Supplementary Declarations (SDs) can be submitted directly by authorised importers themselves or by agents or freight forwarders on the importer's behalf. However, you must be aware of the relevant responsibilities if you use third parties to submit declarations for your goods.
If you submit your own declarations, it's referred to as self-representation, and you'll be responsible for all filing and payment of customs duty and tax.
If you use an agent or a freight forwarder, you must be sure whether they're submitting your declarations under direct or indirect representation. Direct representation means that you as the importer are still liable for any duty and taxes owed to customs. Indirect representation means that you and the agent or freight forwarder are jointly liable for any duty and taxes owed.

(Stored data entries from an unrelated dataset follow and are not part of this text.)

`flow/constraint.sdc`:
```
current_design Glitch_Reduce

set clk_period 4.6
set clk_io_pct 0.2

create_clock -name clk0 -period $clk_period [get_ports {clk}]

set non_clock_inputs [all_inputs -no_clocks]
set_input_delay [expr $clk_period * $clk_io_pct] -clock clk0 $non_clock_inputs
set_output_delay [expr $clk_period * $clk_io_pct] -clock clk0 [all_outputs]
```
`flow/run.sh`:
```
#!/bin/bash
# OpenROAD 26Q1-2900-gdf79404cd8, Yosys 0.63+post, stock flow scripts
make -C /OpenROAD-flow-scripts/flow DESIGN_CONFIG=/design/flow/config.mk WORK_HOME=/design/flow/orfs finish
```
`flow/config.mk`:
```
export PLATFORM = sky130hd
export DESIGN_NAME = Glitch_Reduce
export DESIGN_NICKNAME = Glitch_Reduce
export VERILOG_FILES = /design/flow/design.v
export SDC_FILE = /design/flow/constraint.sdc
export NUM_CORES = 4
export LEC_CHECK = 1
export CORE_UTILIZATION = 50
```
File: /design/flow/design.v
`timescale 1ns / 1ps
module bar_ctl(
input clk,
input w_state,
input s_state,
input Ua_state,
input Da_state,
input ESC_state,
input start,
input [3:0] state,
output reg [9:0] bar_a_y = 10'd205,
output reg [9:0] bar_b_y = 10'd205,
output reg [9:0] bar_a_y_speed = 0,
output reg [9:0] bar_b_y_speed = 0
    );
reg clk_50Hz = 0;
reg [20:0] counter = 0;
parameter BAR_SPEED = 10'd3;
parameter BAR_LENGTH = 10'd70;
parameter BAR_WIDTH = 10'd18;
always@(posedge clk or negedge start)
begin
	if(!start)
		counter <= 21'd0;
	else if(state == 4'd5 || state ==4'd6)
		counter <= counter;
	else if(counter == 21'd1_000_000)
		begin
		clk_50Hz <= 1;
		counter <= counter + 21'd1;
		end
	else if(counter == 21'd2_000_000)
		begin
		counter <= 21'd0;
		clk_50Hz <= 0;
		end
	else
		counter <= counter + 21'd1;
end
always@(*)
begin
	if(ESC_state)
		begin
			bar_a_y_speed <= 10'd0;
			bar_b_y_speed <= 10'd0;
		end
	else
		begin
			bar_a_y_speed <= s_state ? (w_state ? 10'd0 :  BAR_SPEED ): (w_state ? -BAR_SPEED : 10'd0 );
			bar_b_y_speed <= Da_state ? (Ua_state ? 10'd0 :  BAR_SPEED ): (Ua_state ? -BAR_SPEED : 10'd0 );
		end
end
always@(posedge clk_50Hz or negedge start)
begin
	if(!start)
		begin
			bar_a_y <= 10'd205;
		end
	else if(bar_a_y + bar_a_y_speed <= 10'd5)
		begin
			bar_a_y <= bar_a_y;
		end
	else if(bar_a_y + bar_a_y_speed >= 10'd475 - BAR_LENGTH)
		begin
			bar_a_y <= bar_a_y;
		end
	else
		bar_a_y <= bar_a_y + bar_a_y_speed;
end
always@(posedge clk_50Hz or negedge start)
begin
	if(!start)
		begin
			bar_b_y <= 10'd205;
		end
	else if(bar_b_y + bar_b_y_speed <= 10'd5)
		begin
			bar_b_y <= bar_b_y;
		end
	else if(bar_b_y + bar_b_y_speed >= 10'd475 - BAR_LENGTH)
		begin
			bar_b_y <= bar_b_y;
		end
	else
		bar_b_y <= bar_b_y + bar_b_y_speed;
end
endmodule
--- config.mk ---
export PLATFORM = sky130hd
export DESIGN_NAME = SevenSegmentDisplay
export DESIGN_NICKNAME = SevenSegmentDisplay
export VERILOG_FILES = /design/flow/design.v
export SDC_FILE = /design/flow/constraint.sdc
export NUM_CORES = 4
export LEC_CHECK = 1
export CORE_UTILIZATION = 30
--- constraint.sdc ---
current_design SevenSegmentDisplay

set clk_period 6.2
set clk_io_pct 0.2

create_clock -name clk0 -period $clk_period [get_ports {clk}]

set non_clock_inputs [all_inputs -no_clocks]
set_input_delay [expr $clk_period * $clk_io_pct] -clock clk0 $non_clock_inputs
set_output_delay [expr $clk_period * $clk_io_pct] -clock clk0 [all_outputs]
--- design.v ---
module SevenSegmentDisplay(
    input clk,            
    input rst,            
    input [6:0] digit0, digit1, digit2, digit3, digit4, digit5, digit6, digit7,  
    output reg [7:0] tub_sel,  
    output reg [6:0] tub_control1, tub_control2  
);
    reg [1:0] counter;  
    reg [24:0] clk_div;  
    always @(posedge clk or negedge rst) begin
        if (~rst) begin
            tub_sel <= 8'b00000001;   
            counter <= 2'b00;
            clk_div <= 25'b0;
        end else begin
            clk_div <= clk_div + 1;
            if (clk_div == 25'd25000) begin   
                clk_div <= 25'b0;  
                tub_sel <= {tub_sel[6:0], tub_sel[7]};   
            end
        end
    end
    always @(*) begin
        case (tub_sel)
            8'b00000001: tub_control1 = digit0;  
            8'b00000010: tub_control1 = digit1;  
            8'b00000100: tub_control1 = digit2;  
            8'b00001000: tub_control1 = digit3;  
            8'b00010000: tub_control2 = digit4;  
            8'b00100000: tub_control2 = digit5;  
            8'b01000000: tub_control2 = digit6;  
            8'b10000000: tub_control2 = digit7;  
            default: begin
                tub_control1 = 7'b0000000;  
                tub_control2 = 7'b0000000;
            end
        endcase
    end
endmodule
--- run.sh ---
#!/bin/bash
# OpenROAD 26Q1-2900-gdf79404cd8, Yosys 0.63+post, stock flow scripts
make -C /OpenROAD-flow-scripts/flow DESIGN_CONFIG=/design/flow/config.mk WORK_HOME=/design/flow/orfs finish
==> design.v <==
module alu (
    input logic [31:0] a,
    input logic [31:0] b,
    input logic [2:0] alu_control,
    output logic [31:0] result,
    output logic v,
    output logic c,
    output logic n,
    output logic z
    );
  logic [31:0] b_op;
  assign b_op = alu_control[0] ? ~b : b;
  logic c_out;  
  logic [31:0] sum;
  assign {c_out, sum} = a + b_op + alu_control[0];
  logic is_sum;
  assign is_sum = ~alu_control[1];
  assign v = (is_sum) & (sum[31] ^ a[31]) & ~(alu_control[0] ^ a[31] ^ b[31]);
  assign c = c_out & is_sum;
  assign n = result[31];
  assign z = ~|result;
  always @*
  begin
    case (alu_control)
      3'b001:
        result = sum;
      3'b010:
        result = a & b;
      3'b011:
        result = a | b;
      3'b101:
        result = v ^ sum[31];
      default:
        result=sum;
    endcase
  end
endmodule
==> run.sh <==
#!/bin/bash
# OpenROAD 26Q1-2900-gdf79404cd8, Yosys 0.63+post, stock flow scripts
make -C /OpenROAD-flow-scripts/flow DESIGN_CONFIG=/design/flow/config.mk WORK_HOME=/design/flow/orfs finish
==> config.mk <==
export PLATFORM = sky130hd
export DESIGN_NAME = alu
export DESIGN_NICKNAME = alu
export VERILOG_FILES = /design/flow/design.v
export SDC_FILE = /design/flow/constraint.sdc
export NUM_CORES = 4
export LEC_CHECK = 1
export CORE_UTILIZATION = 30
export SYNTH_HDL_FRONTEND = slang
==> constraint.sdc <==
current_design alu

set clk_period 20.8
set clk_io_pct 0.2

create_clock -name clk0 -period $clk_period

set non_clock_inputs [all_inputs -no_clocks]
set_input_delay [expr $clk_period * $clk_io_pct] -clock clk0 $non_clock_inputs
set_output_delay [expr $clk_period * $clk_io_pct] -clock clk0 [all_outputs]
==> run notes <==
The run has ended; figures from its reports follow.

The vias per cell is 5.63. The count of inserted antenna diode cells is 0. The count of maximum capacitance violations came out at 0. The area recorded from the Yosys report for this design is 0.00353 sq mm. In the placement report, post-DP HPWL is listed as 9.87 mm. The cell count after synthesis came out at 516.

Across all layers, the routed design uses 4119 vias. The post-detailed-route count of antenna-violating nets is 0. Summed over all layers, the global routing overflow is 0.

The chip area came out at 0.0122 sq mm. The data arrival time reported for the critical path is 9.14 ns. Power spread over the standard cell area amounts to 42.3 mW/mm^2. After detailed routing, the average wire length per cell comes to 16.6 um. The total negative slack is 0 ns.

The first global-routing pass estimated 20.3 mm of wire. The largest stage delay on the critical path came out at 0.58 ns. The routed wire length came out at 12.2 mm. The worst-path maximum fanout came out at 48. For this run, the register share of the synthesized area comes to 0. STA classifies the critical path endpoint as an output pin. The detailed-routing wirelength on met1 came out at 5.66 mm. Per the OpenROAD power report, leakage power amounts to 1.85 nW. The share of the core area taken by cells at floorplan is 0.309. The power share of the clock group is 0. The total length of routed met3 wires came out at 591 um. The synthesized area per cell came out at 6.84 sq um. The share of total power dissipated in combinational logic is 1.000. The fmax came out at 75.2 MHz. After floorplanning, the core was divided into 39 placement rows. The number of buffers added on ports is 103. The number of max-slew violations in the final report came out at 0. The setup path with the least slack is of type in -> out. The number of logged tool warnings is 32.

The weighted congestion reported at the end of routability-driven placement came out at 0.923. The final-report setup violation count came out at 0. The required time of the worst setup path came out at 16.64 ns.

The relative contribution of sequential cells to total power came out at 0. The floorplan die width came out at 110 um. Yosys printed 0 warnings. The initial antenna violation count came out at 0. The placeable core area is 0.0114 sq mm.

The transition time of the tightest slew-check pin is 0.788 ns. The power report lists cell-internal power as 0.0933 mW. Ranking logic cells in the layout by count gives the top entries sky130_fd_sc_hd__clkdlybuf4s50_1, sky130_fd_sc_hd__nand2_1, sky130_fd_sc_hd__nor2_1. STA classifies the critical path startpoint as a primary input. The number of buffers added to fix hold violations after cts came out at 0. From synthesis to final layout, the design area changed by 28.3%. The share of the clock period used by the worst path is 0.639. The placed instances occupy a cell area of 0.00453 sq mm. For reference, the critical path cell chain is buf_2, buf_4, xor2_1, inv_1, fa_1, nand2b_1, a21oi_1, and2_1, or2_1, a41oi_1, o31ai_1, o22ai_1, xnor2_1, a22o_1, nor4_2, clkdlybuf4s50_1. The synthesized netlist occupies a cell area of 0.00353 sq mm. The run finished with clean final reports. The y dimension of the die came out at 110 um. Among logic cells in the layout, the one with the most instances is sky130_fd_sc_hd__clkdlybuf4s50_1. The slew check shows that the tightest pin keeps a relative margin of 0.473. The clock buffers instantiated in the layout total 0. The worst supply voltage drop on vdd came out at 0.0152 mV. The fraction of power spent switching nets is 0.512. Setup repair after global routing left no endpoint under its margin. The path with the worst hold slack has its endpoint at result[4]. Registers take 0 sq um. The total cells reported by yosys after synthesis came out at 516. The highest signal layer in the routed design is met4. The global-route total usage across every layer came out at 0.200. The fraction of layout cells with a size suffix above 1 is 0.0374. The synthesized netlist contains 75 unique library cells.

The sequential cell count of the final layout is 0. The number of DRC markers after the initial detailed-route iteration is 245. The cell resize tally after clock tree synthesis came out at 0. The number of failing hold endpoints at the final stage is 0. The routed length on met2 came out at 5.80 mm. Among all stages on the critical path, the largest delay is contributed by sky130_fd_sc_hd__buf_4.

The number of detailed-routing iterations run before antenna repair came out at 5. In the final layout, the fill cell count is 1221. The count of unresolved DRC violations after routing is 0.

Once the clock tree was built, the setup fixing pass inserted 0 buffers. The net load switching power came out at 0.0981 mW. The share of the core filled with cells in the final layout came out at 0.396. The shortest clock period the worst path allows after layout is 13.30 ns.

The launch point of the worst min-delay path is recorded as alu_control[0]. The via count of the first global-routing pass came to 3994. Entering global routing, the biggest net connects 49 pins. The final standard cell area without fillers is 0.00453 sq mm. The total I/O pin count came out at 103.

STA reports the tightest min-delay check as being of type in -> out. The report gives the cell count of the worst hold path as 4.
final cells by class:
cell class         instances  area, sq um  share of cell area
repair buffers           107         1060               0.233
well taps                143          179              0.0395
multi-input cells        458         3200               0.708
inverters                 23         86.3              0.0191
worst max path at each step:
stage | cells past startpoint | slack [ns] | end | start
5_1_grt | 16 | 7.06 | z | alu_control[0]
6_report | 16 | 7.50 | z | alu_control[0]
4_1_cts | 16 | 7.53 | z | alu_control[0]
cells in the mapped netlist (5+ instances only):
cell / number / share of area
sky130_fd_sc_hd__o211ai_1: 6 / 0.013
sky130_fd_sc_hd__or3_1: 5 / 0.0089
sky130_fd_sc_hd__nand3_1: 10 / 0.014
sky130_fd_sc_hd__nor2_1: 39 / 0.041
sky130_fd_sc_hd__mux2i_1: 6 / 0.017
sky130_fd_sc_hd__nor4_1: 6 / 0.011
sky130_fd_sc_hd__buf_6: 7 / 0.022
sky130_fd_sc_hd__xnor2_1: 11 / 0.027
sky130_fd_sc_hd__o21bai_1: 5 / 0.011
sky130_fd_sc_hd__clkbuf_1: 18 / 0.019
sky130_fd_sc_hd__o21ai_0: 35 / 0.050
sky130_fd_sc_hd__nand2_1: 55 / 0.059
sky130_fd_sc_hd__xor2_1: 36 / 0.089
sky130_fd_sc_hd__nor2b_1: 5 / 0.0089
sky130_fd_sc_hd__a31oi_1: 9 / 0.016
sky130_fd_sc_hd__a211oi_1: 6 / 0.013
sky130_fd_sc_hd__ha_1: 31 / 0.11
sky130_fd_sc_hd__and3_1: 9 / 0.016
sky130_fd_sc_hd__maj3_1: 24 / 0.068
sky130_fd_sc_hd__o31ai_1: 5 / 0.011
sky130_fd_sc_hd__nand4_1: 13 / 0.023
sky130_fd_sc_hd__nor3_1: 10 / 0.014
sky130_fd_sc_hd__a21o_1: 17 / 0.036
sky130_fd_sc_hd__a21oi_1: 35 / 0.050
sky130_fd_sc_hd__inv_1: 23 / 0.024
cells by family (layout without fill, tap and decap cells):
kind of cell	count (synthesis)	count (layout)	synth area share
AND-OR/OR-AND	179	179	0.354
AND/OR/NAND/NOR	168	168	0.230
buffers and inverters	58	130	0.0918
adder cells (fa/ha/maj)	56	56	0.184
XOR/XNOR	47	47	0.117
multiplexers	8	8	0.0241
critical path: cells and delay by family:
family | cells | cell delay, ns
AND-OR/OR-AND | 5 | 1.51
XOR/XNOR | 2 | 0.39
buffers and inverters | 4 | 1.56
AND/OR/NAND/NOR | 4 | 1.03
adder cells (fa/ha/maj) | 1 | 0.42
metal layers:
layer / GRT usage / vias up
met5: 0 / -
met4: 0.0231 / 0
met3: 0.0145 / 12
met2: 0.348 / 129
met1: 0.279 / 1904
li1: - / 2074
per-stage QoR:
stage | setup WS, ns | std cells | total power, mW | hold WS (ns)
finish | 7.50 | 731 | 0.191 | 9.28
global route | 7.06 | 731 | 0.211 | 9.37
CTS | 7.53 | 731 | 0.191 | 9.31
detailed placement | 7.55 | 731 | 0.190 | 9.31
global placement | 7.61 | 731 | 0.191 | 9.31
floorplan | 8.33 | 516 | 0.117 | 8.40
power groups by stage:
stage	Combinational, mW	Clock (mW)	Sequential [mW]
global route	0.211	0	0
finish	0.191	0	0
CTS	0.191	0	0
Power figures rest on the tool's default switching activity, not on a simulated workload.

If you use a third party purely to process declarations, such as a computer service bureau, they're usually working under direct representation which means you're fully liable.
It's not necessary to complete an individual SD for every transaction.
You can instead use aggregation to combine SDs containing the same header and item level data into a single customs declaration and so reduce the number of SDs you would otherwise have to create. For more information on how to reduce SD completion, see Notice 760.
Managing problems with SDs
If you have problems with SDs, such as errors and omissions or late submissions, it's essential that they're corrected as soon as possible. If you realise you have made an error within 24 hours of submission, you may be able to cancel or amend the SD via the Customs Handling of Import and Export Freight system. If it's later than that, you must contact the HMRC Customs Freight Simplified Procedures (CFSP) National Assurance Team (CNAT) via email at CFSP_cope@hmrc.gov.uk.
You must also advise CNAT immediately if you're unable to submit your SD in time to meet the deadline. Further information about when and how to contact CNAT is available in CFSP Information Paper 66.